When Judge Amy Coney Barrett showed up on Oct. 12 before the Senate Judiciary Committee, day one of her four-day hearing, there was much to be said about her previous work and ideological stances. But what didn’t escape the public gaze were Coney Barrett’s fashion choices, like her pleated fuchsia dress and string of pearls.

In an era of pussy hats, power pantsuits, and suffragette white, women’s fashion has reached new cultural heights during Donald Trump’s first term. It’s no surprise, then, that the Indiana judge, who was nominated to the Supreme Court vacancy left by Justice Ruth Bader Ginsburg’s passing, also finds herself at the center of intense sartorial discourse. As soon as the hearing began, her style choices received praise for their conservative appearance, criticism for being unjudicial, and accusations of weaponizing white Christian motherhood. Was her fashion that controversial for a government official?

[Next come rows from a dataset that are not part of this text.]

`config.mk`:
```
export PLATFORM = sky130hd
export DESIGN_NAME = multicycle_control
export DESIGN_NICKNAME = d
export VERILOG_FILES = /design/src/rtl/multicycle_control_pkg.sv /design/src/rtl/multicycle_control_wait_timer.sv /design/src/rtl/multicycle_control.sv
export SDC_FILE = /design/constraint.sdc
export NUM_CORES = 1
export LEC_CHECK = 0
export CAP_MARGIN = 20
export CORE_ASPECT_RATIO = 1.75
export CORE_MARGIN = 4
export CORE_UTILIZATION = 45
export DETAILED_ROUTE_END_ITERATION = 12
export PLACE_DENSITY = 0.78
export SYNTH_ARGS = -nofsm -noshare
export SYNTH_HDL_FRONTEND = slang
export SYNTH_SLANG_ARGS = --single-unit
```
`constraint.sdc`:
```
create_clock -name clk -period 2.5 [get_ports clk]
set_input_delay 0.5 -clock clk [delete_from_list [all_inputs] [get_ports clk]]
set_output_delay 0.5 -clock clk [all_outputs]
set_load 0.02 [all_outputs]
```
`src/rtl/multicycle_control_pkg.sv`:
```
// Purpose: shared encodings for the multi-cycle RV32I control path (states, opcodes, selects).
// Latency: n/a (types, constants and pure functions only).
// Backpressure: n/a.
package multicycle_control_pkg;

  typedef enum logic [3:0] {
    ST_FETCH,
    ST_DECODE,
    ST_EXEC_R,
    ST_EXEC_I,
    ST_ADDR,
    ST_MEM_RD,
    ST_MEM_WR,
    ST_WB_ALU,
    ST_WB_MEM,
    ST_BRANCH,
    ST_JAL,
    ST_JALR,
    ST_LUI,
    ST_AUIPC
  } state_t;

  // RV32I major opcodes (IR[6:0])
  localparam logic [6:0] OP_R      = 7'b0110011;
  localparam logic [6:0] OP_I      = 7'b0010011;
  localparam logic [6:0] OP_LOAD   = 7'b0000011;
  localparam logic [6:0] OP_STORE  = 7'b0100011;
  localparam logic [6:0] OP_BRANCH = 7'b1100011;
  localparam logic [6:0] OP_JAL    = 7'b1101111;
  localparam logic [6:0] OP_JALR   = 7'b1100111;
  localparam logic [6:0] OP_LUI    = 7'b0110111;
  localparam logic [6:0] OP_AUIPC  = 7'b0010111;

  localparam logic [1:0] ALU_SRC_A_PC    = 2'b00;
  localparam logic [1:0] ALU_SRC_A_OLDPC = 2'b01;
  localparam logic [1:0] ALU_SRC_A_RS1   = 2'b10;

  localparam logic [1:0] ALU_SRC_B_RS2  = 2'b00;
  localparam logic [1:0] ALU_SRC_B_FOUR = 2'b01;
  localparam logic [1:0] ALU_SRC_B_IMM  = 2'b10;

  localparam logic [1:0] ALUOP_ADD   = 2'b00;
  localparam logic [1:0] ALUOP_SUB   = 2'b01;
  localparam logic [1:0] ALUOP_RTYPE = 2'b10;
  localparam logic [1:0] ALUOP_ITYPE = 2'b11;

  localparam logic [1:0] MEM_TO_REG_ALU = 2'b00;
  localparam logic [1:0] MEM_TO_REG_MDR = 2'b01;
  localparam logic [1:0] MEM_TO_REG_PC  = 2'b10;
  localparam logic [1:0] MEM_TO_REG_IMM = 2'b11;

  // DECODE successor; ST_FETCH doubles as the "unknown opcode" answer.
  function automatic state_t decode_next(input logic [6:0] opcode);
    case (opcode)
      OP_R:      return ST_EXEC_R;
      OP_I:      return ST_EXEC_I;
      OP_LOAD:   return ST_ADDR;
      OP_STORE:  return ST_ADDR;
      OP_BRANCH: return ST_BRANCH;
      OP_JAL:    return ST_JAL;
      OP_JALR:   return ST_JALR;
      OP_LUI:    return ST_LUI;
      OP_AUIPC:  return ST_AUIPC;
      default:   return ST_FETCH;
    endcase
  endfunction

endpackage

```
`src/rtl/multicycle_control_wait_timer.sv`:
```
// Purpose: counts cycles spent waiting on memory; flags when the wait budget is used up.
// Latency: timeout is combinational from the count register; count updates on the next edge.
// Backpressure: none; clear has priority over enable.
// Ports: clk, reset (async, active-high), clear, en -> timeout.
module mc_wait_timer #(
  parameter int MEM_TIMEOUT = 255,
  parameter int CNT_W       = 8
) (
  input  logic clk,
  input  logic reset,
  input  logic clear,
  input  logic en,
  output logic timeout
);

  logic [CNT_W-1:0] wait_cnt;

  always_ff @(posedge clk or posedge reset) begin
    if (reset) begin
      wait_cnt <= '0;
    end else if (clear) begin
      wait_cnt <= '0;
    end else if (en) begin
      wait_cnt <= wait_cnt + CNT_W'(1);
    end
  end

  assign timeout = (wait_cnt == CNT_W'(MEM_TIMEOUT));

endmodule

```
`src/rtl/multicycle_control.sv`:
```
// Purpose: main control FSM of the multi-cycle RV32I core, one state per cycle.
// Latency: outputs decoded combinationally from the current state (mem_ready/opcode qualify a few).
// Backpressure: FETCH/MEM_RD/MEM_WR hold their request until mem_ready or a wait timeout.
// Ports: clk, reset, opcode, branch_taken, mem_ready -> memory request, mux selects,
//        write enables, alu_op, illegal_instr / mem_fault / instr_retired pulses.
module multicycle_control
  import multicycle_control_pkg::*;
#(
  parameter int MEM_TIMEOUT = 255,
  parameter int CNT_W       = 8
) (
  input  logic       clk,
  input  logic       reset,
  input  logic [6:0] opcode,
  input  logic       branch_taken,
  input  logic       mem_ready,
  output logic       mem_read,
  output logic       mem_write,
  output logic       iord,
  output logic       ir_write,
  output logic       pc_write,
  output logic       pc_write_cond,
  output logic       pc_src,
  output logic [1:0] alu_src_a,
  output logic [1:0] alu_src_b,
  output logic [1:0] alu_op,
  output logic       reg_write,
  output logic [1:0] mem_to_reg,
  output logic       illegal_instr,
  output logic       mem_fault,
  output logic       instr_retired
);

  state_t state, state_nxt;
  logic   in_mem, tmo, fault;

  // branch_taken is consumed by the datapath through pc_write_cond, not by sequencing.
  logic unused_ok;
  assign unused_ok = branch_taken;

  assign in_mem = (state == ST_FETCH) || (state == ST_MEM_RD) || (state == ST_MEM_WR);
  assign fault  = in_mem && tmo && !mem_ready;

  // Clearing on any state change or on a fault makes a FETCH->FETCH retry start a fresh budget.
  mc_wait_timer #(.MEM_TIMEOUT(MEM_TIMEOUT), .CNT_W(CNT_W)) u_timer (
    .clk     (clk),
    .reset   (reset),
    .clear   ((state_nxt != state) || fault),
    .en      (in_mem && !mem_ready),
    .timeout (tmo)
  );

  always_comb begin
    state_nxt = state;
    case (state)
      ST_FETCH:  if (mem_ready) state_nxt = ST_DECODE;
      ST_DECODE: state_nxt = decode_next(opcode);
      ST_EXEC_R, ST_EXEC_I, ST_AUIPC: state_nxt = ST_WB_ALU;
      ST_ADDR:   state_nxt = (opcode == OP_STORE) ? ST_MEM_WR : ST_MEM_RD;
      ST_MEM_RD: if (mem_ready) state_nxt = ST_WB_MEM;
                 else if (fault) state_nxt = ST_FETCH;
      ST_MEM_WR: if (mem_ready || fault) state_nxt = ST_FETCH;
      default:   state_nxt = ST_FETCH;
    endcase
  end

  always_ff @(posedge clk or posedge reset) begin
    if (reset) state <= ST_FETCH;
    else       state <= state_nxt;
  end

  // Reset forces everything low so an in-flight request drops asynchronously.
  always_comb begin
    mem_read      = 1'b0;
    mem_write     = 1'b0;
    iord          = 1'b0;
    ir_write      = 1'b0;
    pc_write      = 1'b0;
    pc_write_cond = 1'b0;
    pc_src        = 1'b0;
    alu_src_a     = ALU_SRC_A_PC;
    alu_src_b     = ALU_SRC_B_RS2;
    alu_op        = ALUOP_ADD;
    reg_write     = 1'b0;
    mem_to_reg    = MEM_TO_REG_ALU;
    illegal_instr = 1'b0;
    mem_fault     = 1'b0;
    instr_retired = 1'b0;
    if (!reset) begin
      mem_fault = fault;
      case (state)
        ST_FETCH: begin
          mem_read  = 1'b1;
          alu_src_b = ALU_SRC_B_FOUR;
          ir_write  = mem_ready;
          pc_write  = mem_ready;
        end
        ST_DECODE: begin
          alu_src_a     = ALU_SRC_A_OLDPC;
          alu_src_b     = ALU_SRC_B_IMM;
          illegal_instr = (decode_next(opcode) == ST_FETCH);
        end
        ST_EXEC_R: begin
          alu_src_a = ALU_SRC_A_RS1;
          alu_op    = ALUOP_RTYPE;
        end
        ST_EXEC_I: begin
          alu_src_a = ALU_SRC_A_RS1;
          alu_src_b = ALU_SRC_B_IMM;
          alu_op    = ALUOP_ITYPE;
        end
        ST_AUIPC: begin
          alu_src_a = ALU_SRC_A_OLDPC;
          alu_src_b = ALU_SRC_B_IMM;
        end
        ST_ADDR, ST_JALR: begin
          alu_src_a = ALU_SRC_A_RS1;
          alu_src_b = ALU_SRC_B_IMM;
          if (state == ST_JALR) begin
            reg_write     = 1'b1;
            mem_to_reg    = MEM_TO_REG_PC;
            pc_write      = 1'b1;
            instr_retired = 1'b1;
          end
        end
        ST_MEM_RD: begin
          mem_read = 1'b1;
          iord     = 1'b1;
        end
        ST_MEM_WR: begin
          mem_write     = 1'b1;
          iord          = 1'b1;
          instr_retired = mem_ready;
        end
        ST_WB_ALU: begin
          reg_write     = 1'b1;
          instr_retired = 1'b1;
        end
        ST_WB_MEM: begin
          reg_write     = 1'b1;
          mem_to_reg    = MEM_TO_REG_MDR;
          instr_retired = 1'b1;
        end
        ST_BRANCH: begin
          alu_src_a     = ALU_SRC_A_RS1;
          alu_op        = ALUOP_SUB;
          pc_write_cond = 1'b1;
          pc_src        = 1'b1;
          instr_retired = 1'b1;
        end
        ST_JAL: begin
          reg_write     = 1'b1;
          mem_to_reg    = MEM_TO_REG_PC;
          pc_write      = 1'b1;
          pc_src        = 1'b1;
          instr_retired = 1'b1;
        end
        ST_LUI: begin
          reg_write     = 1'b1;
          mem_to_reg    = MEM_TO_REG_IMM;
          instr_retired = 1'b1;
        end
        default: ;
      endcase
    end
  end

endmodule

```
==> load_flow_metrics.sql, run 1 <==
INSERT INTO impl_metrics (metric_group, metric, value, unit) VALUES
('timing', 'fin_crit', '2.45', 'ns'),
('layout', 'area_growth', '52.3', '%'),
('power', 'power.leakage', '0.982', 'nW'),
('timing', 'final_max_slew_viol_count', '0', ''),
('layout', 'layout_commonest_cell', 'sky130_fd_sc_hd__buf_4', ''),
('critical_path', 'worst_reg2reg_path_depth', '7', ''),
('floorplanning', 'core-area', '2750', 'sq um'),
('logic_synthesis', 'ys_warn_count', '0', ''),
('placed_design', 'place_congestion', '0.939', ''),
('placed_design', 'post-place-cells', '252', ''),
('timing', 'worst_slew_margin_rel', '63.8', '%'),
('critical_path', 'r2r-end', 'u_timer.wait_cnt[5]$_DFFE_PP0P_', ''),
('critical_path', 'worst-setup-path-type', 'reg -> out', ''),
('grt', 'globalRouteOverflowTotal', '0', ''),
('floorplanning', 'initial_utilization', '47.6', '%'),
('grt', 'antenna_found_initial', '0', ''),
('critical_path', 'reg2reg_setup_slack', '0.16', 'ns'),
('grt', 'met1_usage', '23.4', '%'),
('critical_path', 'crit_family', 'buffers and inverters', ''),
('logic_synthesis', 'yosys_register_bits', '12', ''),
('routing', 'num_vias', '1632', ''),
('outcome', 'outcome', 'finished clean', ''),
('critical_path', 'critical_path_arrival', '1.95', 'ns'),
('critical_path', 'crit_path_end_kind', 'output pin', ''),
('clock_network', 'numCtsBuffers', '3', ''),
('clock_network', 'worstSkewPairLatency', '0.24', 'ns'),
('floorplanning', 'fp.dieArea', '3880', 'sq um'),
('floorplanning', 'io_pins', '30', ''),
('layout', 'final_cell_mix', 'sky130_fd_sc_hd__buf_4, sky130_fd_sc_hd__nor2_1, sky130_fd_sc_hd__nand2_1', ''),
('clock_network', 'cts_buffer_depth', '2', ''),
('critical_path', 'crit_required', '2.00', 'ns'),
('grt', 'grt_pass1_wl', '7560', 'um'),
('grt', 'met2_usage', '47.3', '%'),
('grt', 'largest_net_degree_at_the_start_of_global_routing', '16', ''),
('layout', 'multiInputGateArea', '1020', 'sq um'),
('clock_network', 'cts-root-buf', 'sky130_fd_sc_hd__clkbuf_8', ''),
('routing', 'drt-total-wl', '4670', 'um'),
('placed_design', 'place_hpwl', '3630', 'um'),
('routing', 'vias_per_cell', '6.38', ''),
('logic_synthesis', 'synth_enable_flop_cells', '0', ''),
('layout', 'ff_latch_area', '303', 'sq um'),
('routing', 'drt-initial-drc-count', '74', ''),
('layout', 'layout.filler_cells', '225', ''),
('routing', 'remaining_number_of_nets_flagged_by_the_antenna_check_after_routing', '0', ''),
('critical_path', 'worst_setup_path_start_kind', 'flop', ''),
('critical_path', 'cpMaxStageDelayCell', 'sky130_fd_sc_hd__clkdlybuf4s50_1', ''),
('grt', 'met3_usage', '2.43', '%'),
('critical_path', 'timing.critical_path.from', 'state[3]$_DFF_PP0_', ''),
('routing', 'drc_errors', '0', ''),
('timing', 'timing.fmax', '408', 'MHz'),
('logic_synthesis', 'asyncSetResetFlopFracSynth', '100', '%'),
('critical_path', 'cp_num_buf_inv', '2', ''),
('logic_synthesis', 'syn_area_per_cell', '7.58', 'sq um'),
('logic_synthesis', 'synthesis.nets', '185', ''),
('logic_synthesis', 'sequential_share_of_the_synthesized_area', '22.9', '%'),
('clock_network', 'cts_sinks', '12', ''),
('grt', 'layer_with_the_highest_usage', 'met2', ''),
('power', 'cellPowerDensity', '836', 'nW/um^2'),
('floorplanning', 'rows', '25', ''),
('layout', 'antennaDiodeCount', '0', ''),
('logic_synthesis', 'synth_flop_cell', 'sky130_fd_sc_hd__dfrtp_1', ''),
('floorplanning', 'fp.dieW', '48.8', 'um'),
('critical_path', 'endpoint', 'iord', ''),
('critical_path', 'worst-path-max-fanout', '12', ''),
('timing', 'hold-worst-slack', '0.610', 'ns'),
('clock_network', 'cts.htree.levels', '1', ''),
('timing', 'timing_worst_slew_pin_value', '0.543', 'ns'),
('grt', 'vias_in_the_first_global_route', '1704', ''),
('timing', 'clock_skew', '0.00402', 'ns'),
('power', 'ir_worst_vdd', '0.540', 'mV'),
('timing', 'final.period_utilization', '98.0', '%');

Nina McLemore, a fashion designer who’s styled the likes of Hillary Clinton and Elizabeth Warren as well as numerous judges, Fortune 500 CEOs, and politicians on both sides of the aisle, says high-profile women across industries and the ideological spectrum are up against the same rigid gender norms when it comes to appearance. “Image is extremely important in how you look at someone,” she tells Bustle, nodding to societal demands to look youthful, universally appropriate, and camera-ready at all times. “We automatically look at certain types of dress and make associations with them.”

With her pastel pinks and purples, pearls, ruffles and bows, and modest skirts, Coney Barrett isn’t technically an outlier. Sen. Kamala Harris has also been known to add pearls, and House Majority Leader Nancy Pelosi has worn traditionally “feminine” colors like pink and burgundy, sensible shoes, and many a dress and skirt suit. “If we didn’t know [Coney Barrett’s] politics, I don’t know if we’d peg [her style] as conservative,” says Rhonda Garelick, a fashion critic and professor at Parsons School of Design.

Both McLemore and Garelick believe the reaction has more to do with the audience’s projection onto Coney Barrett’s fashion for her conservative leanings than the clothes themselves. “Everybody in the room already knew what their opinion [of her] was,” McLemore explains about the confirmation hearing. “She was dressing for the audience. I think she wanted to look as unthreatening as possible, like the mom next door. To that end, I think she did a good job of dressing in a way that wasn’t offensive to anyone.” For The New York Times, fashion critic Vanessa Friedman unpacked her “supermom” look: from modest three-quarter-length sleeves to arguably frumpy pumps.

Much has been said about Coney Barrett filling the shoes, after all, of a judicial giant, but she’d also be stepping into the proverbial glittering heel of a fashion behemoth. Bader Ginsburg was a style icon in her own right, most well-known for the borderline theatrical collars she wore over her robes on the bench. “Part of what gave Ruth Bader Ginsburg the ‘notorious’ [moniker] was the way she dressed,” McLemore says. “She had flair. She had a sense of style, and she had a sense of humor. All of that fit [with her], but it doesn’t fit with Amy Coney Barrett,” who, as Friedman pointed out, has made decidedly non-notorious choices thus far.

Photo by Chip Somodevilla/Getty Images

And it’s not just Coney Barrett’s pearls or dresses that are in the spotlight; in a COVID-19 world, it’s her mask choice (or lack thereof) too. Garelick, who’s writing a book about how fashion will change after the pandemic, says it’s hard to separate this Supreme Court nomination from the public health crisis. After all, Coney Barrett’s nomination ceremony was deemed a super-spreader event. Coney Barrett herself was photographed not wearing a face covering at several points during the proceedings, ignoring scientist-recommended guidelines.

“A pandemic is a crisis of the body,” Garelick says. “When I say that, I mean it’s a crisis of the individual body, but it’s also a crisis of collective social bodies. Fashion is also about our bodies [and] how we dress them and how we dress our collective selves.” Coney Barrett’s decision to not don a mask for such a highly publicized occasion wasn’t just a small aesthetic choice, she says, but also a political one in terms of how she viewed public health precautions.

Her style choices might seem trivial compared to her stances on issues like abortion and religious freedom, but they tell a nuanced story of the theatrics and pageantry that go into performing a particular role for American political audiences. According to Senate Majority Leader Mitch McConnell, the full Senate will vote on Coney Barrett’s nomination on Monday, Oct. 26, which is expected to be a quick process. At this point, all that’s left to see is what she’ll wear to her swearing in.